Transcribe exactly each line of the entries, from the opening line to the line with "hpwlAfterDp_um = 3146", with both of those lines included.

[[ RECORDS, beginning ]]

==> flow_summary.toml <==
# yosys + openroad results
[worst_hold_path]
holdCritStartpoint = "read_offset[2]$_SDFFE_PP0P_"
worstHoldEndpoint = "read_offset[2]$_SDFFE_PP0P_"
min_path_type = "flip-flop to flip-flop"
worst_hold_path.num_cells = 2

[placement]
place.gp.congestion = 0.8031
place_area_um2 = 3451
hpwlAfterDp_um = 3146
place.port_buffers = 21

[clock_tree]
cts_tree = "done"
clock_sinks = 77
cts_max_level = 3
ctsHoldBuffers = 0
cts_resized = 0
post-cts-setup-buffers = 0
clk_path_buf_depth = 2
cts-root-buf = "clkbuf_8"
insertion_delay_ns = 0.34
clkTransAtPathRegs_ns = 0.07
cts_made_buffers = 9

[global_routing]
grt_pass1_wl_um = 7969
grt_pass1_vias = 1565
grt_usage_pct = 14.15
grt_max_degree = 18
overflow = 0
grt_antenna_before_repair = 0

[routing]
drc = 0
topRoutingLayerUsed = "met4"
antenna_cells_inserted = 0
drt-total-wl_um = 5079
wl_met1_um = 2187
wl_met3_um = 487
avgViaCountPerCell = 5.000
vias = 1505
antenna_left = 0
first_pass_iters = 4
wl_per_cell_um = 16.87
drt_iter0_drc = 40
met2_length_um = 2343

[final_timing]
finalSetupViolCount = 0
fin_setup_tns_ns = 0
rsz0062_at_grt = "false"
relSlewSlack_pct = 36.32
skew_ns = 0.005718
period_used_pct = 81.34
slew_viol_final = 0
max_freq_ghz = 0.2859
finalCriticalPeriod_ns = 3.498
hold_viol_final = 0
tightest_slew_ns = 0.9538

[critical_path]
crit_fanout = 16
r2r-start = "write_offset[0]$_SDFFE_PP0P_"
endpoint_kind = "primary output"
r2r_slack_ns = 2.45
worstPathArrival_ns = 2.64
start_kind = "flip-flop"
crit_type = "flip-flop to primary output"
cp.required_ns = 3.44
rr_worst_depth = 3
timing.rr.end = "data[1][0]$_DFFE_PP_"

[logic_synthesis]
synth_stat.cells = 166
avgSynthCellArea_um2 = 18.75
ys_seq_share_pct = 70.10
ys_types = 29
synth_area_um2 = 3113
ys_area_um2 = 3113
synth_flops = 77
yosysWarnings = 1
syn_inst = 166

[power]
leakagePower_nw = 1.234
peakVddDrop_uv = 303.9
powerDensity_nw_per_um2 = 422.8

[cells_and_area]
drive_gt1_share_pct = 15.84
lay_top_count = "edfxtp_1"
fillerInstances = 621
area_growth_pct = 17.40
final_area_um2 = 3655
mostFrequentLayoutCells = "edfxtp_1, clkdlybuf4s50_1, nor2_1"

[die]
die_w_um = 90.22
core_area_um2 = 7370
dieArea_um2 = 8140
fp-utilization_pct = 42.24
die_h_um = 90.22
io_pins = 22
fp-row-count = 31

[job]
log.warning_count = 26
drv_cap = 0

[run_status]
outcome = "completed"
File: flow/run.sh
#!/bin/bash
# OpenROAD 26Q1-2900-gdf79404cd8, Yosys 0.63+post, stock flow scripts
make -C /OpenROAD-flow-scripts/flow DESIGN_CONFIG=/design/flow/config.mk WORK_HOME=/design/flow/orfs finish
File: flow/config.mk
export PLATFORM = sky130hd
export DESIGN_NAME = keyboard
export DESIGN_NICKNAME = keyboard
export VERILOG_FILES = /design/flow/design.v
export SDC_FILE = /design/flow/constraint.sdc
export NUM_CORES = 4
export LEC_CHECK = 1
export CORE_UTILIZATION = 50
File: flow/constraint.sdc
current_design keyboard

set clk_period 5.7
set clk_io_pct 0.2

create_clock -name clk0 -period $clk_period [get_ports {clk_in}]

set non_clock_inputs [all_inputs -no_clocks]
set_input_delay [expr $clk_period * $clk_io_pct] -clock clk0 $non_clock_inputs
set_output_delay [expr $clk_period * $clk_io_pct] -clock clk0 [all_outputs]
File: flow/design.v
module ps2_port(rst_in, clk_in, ps2_data_in, ps2_clk_in, data_out, ready_out);
   input wire rst_in;
   input wire clk_in;
   input wire ps2_data_in;
   input wire ps2_clk_in;
   output reg [7:0] data_out;
   output reg ready_out;
   reg ps2_data;
   reg ps2_clk;
   always @(posedge clk_in) begin
      ps2_data <= ps2_data_in;
      ps2_clk <= ps2_clk_in;
   end
   reg [3:0] state;
   wire [3:0] next_state = state + 1;
   reg got_clk;
   always @(posedge clk_in) begin
      if (rst_in) begin
         state <= 0;
         data_out <= 0;
         got_clk <= 0;
         ready_out <= 0;
      end else if (~ps2_clk & ~got_clk) begin
         case (state)
            1, 2, 3, 4, 5, 6, 7, 8:
               begin
                  data_out <= {ps2_data, data_out[7:1]};
                  state <= next_state;
                  ready_out <= 0;
               end
            9:
               begin
                  state <= 10;
                  ready_out <= 1;
               end
            10:
               begin
                  state <= 0;
                  ready_out <= 0;
               end
            default:
               begin
                  state <= ps2_data ? 0 : 1;
                  ready_out <= 0;
               end
         endcase
         got_clk <= 1;
      end else begin
         ready_out <= 0;
         if (ps2_clk) got_clk <= 0;
      end
   end
endmodule
module keyboard_decoder(rst_in, clk_in, data_in, valid_in,
                        data_out, valid_out);
   input wire rst_in;
   input wire clk_in;
   input wire [7:0] data_in;
   input wire valid_in;
   output reg [7:0] data_out;
   output reg valid_out;
   reg shift_pressed;
   reg is_shift;
   reg is_release;
   reg is_extended;
   always @(*) begin
      data_out = 0;
      is_shift = 0;
      is_release = 0;
      is_extended = 0;
      case (data_in)
         8'hF0:    
            is_release = 1;
         8'hE0:    
            is_extended = 1;
         8'h76:    
            data_out = 8'h1B;
         8'h0E:    
            data_out = shift_pressed ? 8'h7E : 8'h60;
         8'h16:    
            data_out = shift_pressed ? 8'h21 : 8'h31;
         8'h1E:    
            data_out = shift_pressed ? 8'h40 : 8'h32;
         8'h26:    
            data_out = shift_pressed ? 8'h23 : 8'h33;
         8'h25:    
            data_out = shift_pressed ? 8'h24 : 8'h34;
         8'h2E:    
            data_out = shift_pressed ? 8'h25 : 8'h35;
         8'h36:    
            data_out = shift_pressed ? 8'h5E : 8'h36;
         8'h3D:    
            data_out = shift_pressed ? 8'h26 : 8'h37;
         8'h3E:    
            data_out = shift_pressed ? 8'h2A : 8'h38;
         8'h46:    
            data_out = shift_pressed ? 8'h28 : 8'h39;
         8'h45:    
            data_out = shift_pressed ? 8'h29 : 8'h30;
         8'h4E:    
            data_out = shift_pressed ? 8'h5F : 8'h2D;
         8'h55:    
            data_out = shift_pressed ? 8'h2B : 8'h3D;
         8'h66:    
            data_out = 8'h08;
         8'h0D:    
            data_out = 8'h09;
         8'h15:    
            data_out = 8'h51;
         8'h1D:    
            data_out = 8'h57;
         8'h24:    
            data_out = 8'h45;
         8'h2D:    
            data_out = 8'h52;
         8'h2C:    
            data_out = 8'h54;
         8'h35:    
            data_out = 8'h59;
         8'h3C:    
            data_out = 8'h55;
         8'h43:    
            data_out = 8'h49;
         8'h44:    
            data_out = 8'h4F;
         8'h4D:    
            data_out = 8'h50;
         8'h54:    
            data_out = shift_pressed ? 8'h7B : 8'h5B;
         8'h5B:    
            data_out = shift_pressed ? 8'h7D : 8'h5D;
         8'h5D:    
            data_out = shift_pressed ? 8'h7C : 8'h5C;
         8'h1C:    
            data_out = 8'h41;
         8'h1B:    
            data_out = 8'h53;
         8'h23:    
            data_out = 8'h44;
         8'h2B:    
            data_out = 8'h46;
         8'h34:    
            data_out = 8'h47;
         8'h33:    
            data_out = 8'h48;
         8'h3B:    
            data_out = 8'h4A;
         8'h42:    
            data_out = 8'h4B;
         8'h4B:    
            data_out = 8'h4C;
         8'h4C:    
            data_out = shift_pressed ? 8'h3A : 8'h3B;
         8'h52:    
            data_out = shift_pressed ? 8'h22 : 8'h27;
         8'h5A:    
            data_out = 8'h0A;     
         8'h12, 8'h59:    
            is_shift = 1;
         8'h1A:    
            data_out = 8'h5A;
         8'h22:    
            data_out = 8'h58;
         8'h21:    
            data_out = 8'h43;
         8'h2A:    
            data_out = 8'h56;
         8'h32:    
            data_out = 8'h42;
         8'h31:    
            data_out = 8'h4E;
         8'h3A:    
            data_out = 8'h4D;
         8'h41:    
            data_out = shift_pressed ? 8'h3C : 8'h2C;
         8'h49:    
            data_out = shift_pressed ? 8'h3E : 8'h2E;
         8'h4A:    
            data_out = shift_pressed ? 8'h3F : 8'h2F;
         8'h29:    
            data_out = 8'h20;
      endcase
   end
   localparam STATE_IDLE      = 0;
   localparam STATE_EXTENDED  = 1;
   localparam STATE_RELEASE   = 2;
   localparam STATE_ERELEASE  = 3;
   reg [1:0] state;
   always @(posedge clk_in) begin
      if (rst_in) begin
         state <= STATE_IDLE;
         shift_pressed <= 0;
         valid_out <= 0;
      end else if (valid_in) begin
         case (state)
            STATE_IDLE:
               case (1'b1)
                  is_release:    state <= STATE_RELEASE;
                  is_extended:   state <= STATE_EXTENDED;
                  is_shift:      shift_pressed <= 1;
                  default:       valid_out <= |data_out;
               endcase
            STATE_EXTENDED:
               state <= is_release ? STATE_ERELEASE : STATE_IDLE;
            STATE_RELEASE:
               begin
                  if (is_shift) shift_pressed <= 0;
                  state <= STATE_IDLE;
               end
            STATE_ERELEASE:
               state <= STATE_IDLE;
         endcase
      end else begin
         valid_out <= 0;
      end
   end
endmodule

[[ RECORDS, end ]]

-- COMPLETED TASK --
==> flow_summary.toml <==
# yosys + openroad results
[worst_hold_path]
holdCritStartpoint = "read_offset[2]$_SDFFE_PP0P_"
worstHoldEndpoint = "read_offset[2]$_SDFFE_PP0P_"
min_path_type = "flip-flop to flip-flop"
worst_hold_path.num_cells = 2

[placement]
place.gp.congestion = 0.8031
place_area_um2 = 3451
hpwlAfterDp_um = 3146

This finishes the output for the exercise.